In this guide, you will learn how to access email headers in every major email client, how to interpret each header field, and how to use headers to trace an email back to its source.
What Are Email Headers?
Email headers are lines of metadata prepended to every email message. They are normally hidden from view in your email client, but they contain critical information about the email's journey from sender to recipient.
Think of headers like the postmarks on a physical letter. Just as a letter picks up stamps at each post office it passes through, an email acquires header lines at each mail server that handles it.
Headers include:
- The sender and recipient addresses
- The subject line
- Timestamps at each server hop
- Authentication results (SPF, DKIM, DMARC)
- The IP addresses of every server that handled the message
- Server software versions and configurations
How to View Email Headers
Gmail
- Open the email.
- Click the three-dot menu in the upper right corner of the message.
- Select "Show original."
- Gmail displays the raw message with all headers, plus a summary of authentication results at the top.
Outlook (Web)
- Open the email.
- Click the three-dot menu at the top of the message.
- Select "View" then "View message source" (or "View message details" in some versions).
Apple Mail
- Open the email.
- Go to View menu then Message then All Headers.
- The headers appear above the message body.
Thunderbird
- Open the email.
- Go to View then Headers then All.
- Or press Ctrl+U to view the full source.
Once you have the raw headers, you can paste them into our Trace Email tool for automated analysis, or read them manually using the guide below.
Understanding Email Headers
Headers are read from bottom to top. The bottom-most headers were added first (by the sending server), and the top-most headers were added last (by your receiving server). This is counterintuitive but essential to understand.
The Key Headers
From
From: John Smith <[email protected]>This is the display name and address shown in your email client. This field can be trivially forged. Anyone can set any From address. Never trust the From header alone as proof of who sent an email.

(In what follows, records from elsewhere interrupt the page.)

--- src/hw/rtl/nsvl_pkg.sv ---
// Package with constants, codes and types of the nearest-seed voxel labeling unit.
`default_nettype none

package nsvl_pkg;

    localparam int MAX_SEEDS      = 64;
    localparam int COORD_BITS     = 10;
    localparam int LABEL_BITS     = 16;
    localparam int VALUE_BITS     = 16;
    localparam int SLOT_BITS      = 6;
    localparam int METRIC_BITS    = 2;
    localparam int CNT_BITS       = 7;
    localparam int CFG_INDEX_BITS = 2;
    localparam int CFG_DATA_BITS  = 16;

    localparam int COMP_BITS  = 2 * COORD_BITS;
    localparam int DIST_BITS  = 2 * COORD_BITS + 2;
    localparam int CHAIN_LEN  = MAX_SEEDS + 2;
    localparam int IDX_BITS   = $clog2(CHAIN_LEN);

    localparam logic CMD_LOAD     = 1'b0;
    localparam logic CMD_CLASSIFY = 1'b1;

    localparam logic [METRIC_BITS-1:0] METRIC_EUCLID    = 2'd0;
    localparam logic [METRIC_BITS-1:0] METRIC_MANHATTAN = 2'd1;

    localparam logic [CFG_INDEX_BITS-1:0] CFG_METRIC = 2'd0;
    localparam logic [CFG_INDEX_BITS-1:0] CFG_COUNT  = 2'd1;
    localparam logic [CFG_INDEX_BITS-1:0] CFG_EMPTY  = 2'd2;

    typedef struct packed {
        logic [METRIC_BITS-1:0] metric;
        logic [CNT_BITS-1:0]    count;
    } t_cfg;

    typedef struct packed {
        logic                   command;
        logic [SLOT_BITS-1:0]   seed_slot;
        logic [COORD_BITS-1:0]  coord_x;
        logic [COORD_BITS-1:0]  coord_y;
        logic [COORD_BITS-1:0]  coord_z;
        logic [VALUE_BITS-1:0]  value;
        logic                   comp_vld;
        logic [COMP_BITS-1:0]   comp_x;
        logic [COMP_BITS-1:0]   comp_y;
        logic [COMP_BITS-1:0]   comp_z;
        logic [LABEL_BITS-1:0]  comp_label;
        logic                   dist_vld;
        logic [DIST_BITS-1:0]   span;
        logic [LABEL_BITS-1:0]  dist_label;
        logic                   found;
        logic [DIST_BITS-1:0]   best;
        logic [LABEL_BITS-1:0]  best_label;
    } t_item;

endpackage

`default_nettype wire

--- src/hw/rtl/nsvl_cell.sv ---
// Seed cell: holds one seed, computes its distance terms and merges the best candidate.
`default_nettype none

module nsvl_cell (
    input  logic                            i_clk,
    input  logic                            i_rst_n,
    input  logic                            i_adv,
    input  logic [nsvl_pkg::IDX_BITS-1:0]   i_index,
    input  nsvl_pkg::t_cfg                  i_cfg,
    input  logic                            i_valid,
    input  nsvl_pkg::t_item                 i_item,
    output logic                            o_valid,
    output nsvl_pkg::t_item                 o_item
);

    logic                               has_seed;
    logic                               part;
    logic                               load_hit;
    logic                               take;
    logic [nsvl_pkg::COORD_BITS-1:0]    r_seed_x;
    logic [nsvl_pkg::COORD_BITS-1:0]    r_seed_y;
    logic [nsvl_pkg::COORD_BITS-1:0]    r_seed_z;
    logic [nsvl_pkg::LABEL_BITS-1:0]    r_seed_label;
    logic [nsvl_pkg::COORD_BITS-1:0]    dx;
    logic [nsvl_pkg::COORD_BITS-1:0]    dy;
    logic [nsvl_pkg::COORD_BITS-1:0]    dz;
    logic [nsvl_pkg::DIST_BITS-1:0]     ext_x;
    logic [nsvl_pkg::DIST_BITS-1:0]     ext_y;
    logic [nsvl_pkg::DIST_BITS-1:0]     ext_z;
    logic [nsvl_pkg::DIST_BITS-1:0]     max_xy;
    logic [nsvl_pkg::DIST_BITS-1:0]     seed_span;
    logic                               r_valid;
    nsvl_pkg::t_item                    r_item;
    nsvl_pkg::t_item                    n_item;

    assign has_seed = int'(i_index) < nsvl_pkg::MAX_SEEDS;
    assign part     = has_seed && (int'(i_index) < int'(i_cfg.count));
    assign load_hit = i_adv && i_valid && (i_item.command == nsvl_pkg::CMD_LOAD)
                      && has_seed && (int'(i_item.seed_slot) == int'(i_index));

    assign dx = (r_seed_x >= i_item.coord_x) ? r_seed_x - i_item.coord_x
                                             : i_item.coord_x - r_seed_x;
    assign dy = (r_seed_y >= i_item.coord_y) ? r_seed_y - i_item.coord_y
                                             : i_item.coord_y - r_seed_y;
    assign dz = (r_seed_z >= i_item.coord_z) ? r_seed_z - i_item.coord_z
                                             : i_item.coord_z - r_seed_z;

    assign ext_x  = nsvl_pkg::DIST_BITS'(i_item.comp_x);
    assign ext_y  = nsvl_pkg::DIST_BITS'(i_item.comp_y);
    assign ext_z  = nsvl_pkg::DIST_BITS'(i_item.comp_z);
    assign max_xy = (ext_y > ext_x) ? ext_y : ext_x;

    always_comb begin
        unique case (i_cfg.metric)
            nsvl_pkg::METRIC_EUCLID,
            nsvl_pkg::METRIC_MANHATTAN: begin
                seed_span = ext_x + ext_y + ext_z;
            end
            default: begin
                seed_span = (ext_z > max_xy) ? ext_z : max_xy;
            end
        endcase
    end

    assign take = i_item.dist_vld && (!i_item.found || (i_item.span < i_item.best));

    always_comb begin
        n_item = i_item;
        // terms of this cell's seed
        n_item.comp_vld   = part;
        n_item.comp_label = r_seed_label;
        if (i_cfg.metric == nsvl_pkg::METRIC_EUCLID) begin
            n_item.comp_x = nsvl_pkg::COMP_BITS'(dx) * nsvl_pkg::COMP_BITS'(dx);
            n_item.comp_y = nsvl_pkg::COMP_BITS'(dy) * nsvl_pkg::COMP_BITS'(dy);
            n_item.comp_z = nsvl_pkg::COMP_BITS'(dz) * nsvl_pkg::COMP_BITS'(dz);
        end else begin
            n_item.comp_x = nsvl_pkg::COMP_BITS'(dx);
            n_item.comp_y = nsvl_pkg::COMP_BITS'(dy);
            n_item.comp_z = nsvl_pkg::COMP_BITS'(dz);
        end
        // distance of the previous seed
        n_item.dist_vld   = i_item.comp_vld;
        n_item.span       = seed_span;
        n_item.dist_label = i_item.comp_label;
        // keep the lowest slot on a tie
        if (take) begin
            n_item.found      = 1'b1;
            n_item.best       = i_item.span;
            n_item.best_label = i_item.dist_label;
        end
    end

    always_ff @(posedge i_clk) begin
        if (load_hit) begin
            r_seed_x     <= i_item.coord_x;
            r_seed_y     <= i_item.coord_y;
            r_seed_z     <= i_item.coord_z;
            r_seed_label <= nsvl_pkg::LABEL_BITS'(i_item.value);
        end
    end

    always_ff @(posedge i_clk) begin
        if (!i_rst_n) begin
            r_valid <= 1'b0;
        end else if (i_adv) begin
            r_valid <= i_valid;
        end
    end

    always_ff @(posedge i_clk) begin
        if (i_adv) begin
            r_item <= n_item;
        end
    end

    assign o_valid = r_valid;
    assign o_item  = r_item;

endmodule

`default_nettype wire
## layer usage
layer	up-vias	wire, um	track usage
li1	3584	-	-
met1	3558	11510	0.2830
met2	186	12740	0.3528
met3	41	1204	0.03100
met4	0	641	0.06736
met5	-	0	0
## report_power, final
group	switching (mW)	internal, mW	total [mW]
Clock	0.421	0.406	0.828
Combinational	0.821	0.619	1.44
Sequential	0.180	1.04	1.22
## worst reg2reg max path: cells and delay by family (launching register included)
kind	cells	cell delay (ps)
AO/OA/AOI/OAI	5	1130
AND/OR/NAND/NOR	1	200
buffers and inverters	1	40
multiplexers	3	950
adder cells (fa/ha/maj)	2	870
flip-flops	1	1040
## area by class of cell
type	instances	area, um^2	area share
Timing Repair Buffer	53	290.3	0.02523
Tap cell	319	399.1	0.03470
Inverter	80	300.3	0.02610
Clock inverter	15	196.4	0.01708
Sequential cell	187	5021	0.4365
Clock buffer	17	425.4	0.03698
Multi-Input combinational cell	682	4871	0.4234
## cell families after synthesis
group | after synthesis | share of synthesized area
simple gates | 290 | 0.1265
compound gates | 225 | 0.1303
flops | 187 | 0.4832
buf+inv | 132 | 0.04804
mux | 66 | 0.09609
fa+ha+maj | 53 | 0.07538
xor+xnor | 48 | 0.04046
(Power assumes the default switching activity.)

Return-Path (Envelope From)
Return-Path: <[email protected]>This is the actual envelope sender address used during SMTP transmission. Bounce messages (non-delivery receipts) go to this address. It is harder to forge than the From header but still not definitive proof of origin.
Received Headers
Received: from mail-server.example.com (mail-server.example.com [203.0.113.25])
by mx.recipient.com with ESMTPS id abc123
for <[email protected]>;
Mon, 20 Jan 2026 14:32:05 -0800 (PST)These are the most important headers for tracing an email. Each mail server that handles the message adds its own Received header at the top. Reading from bottom to top gives you the complete route:
- from: The server that sent the message to this hop.
- by: The server that received the message at this hop.
- with: The protocol used (SMTP, ESMTP, ESMTPS for encrypted).
- for: The recipient address.
- timestamp: When this server processed the message.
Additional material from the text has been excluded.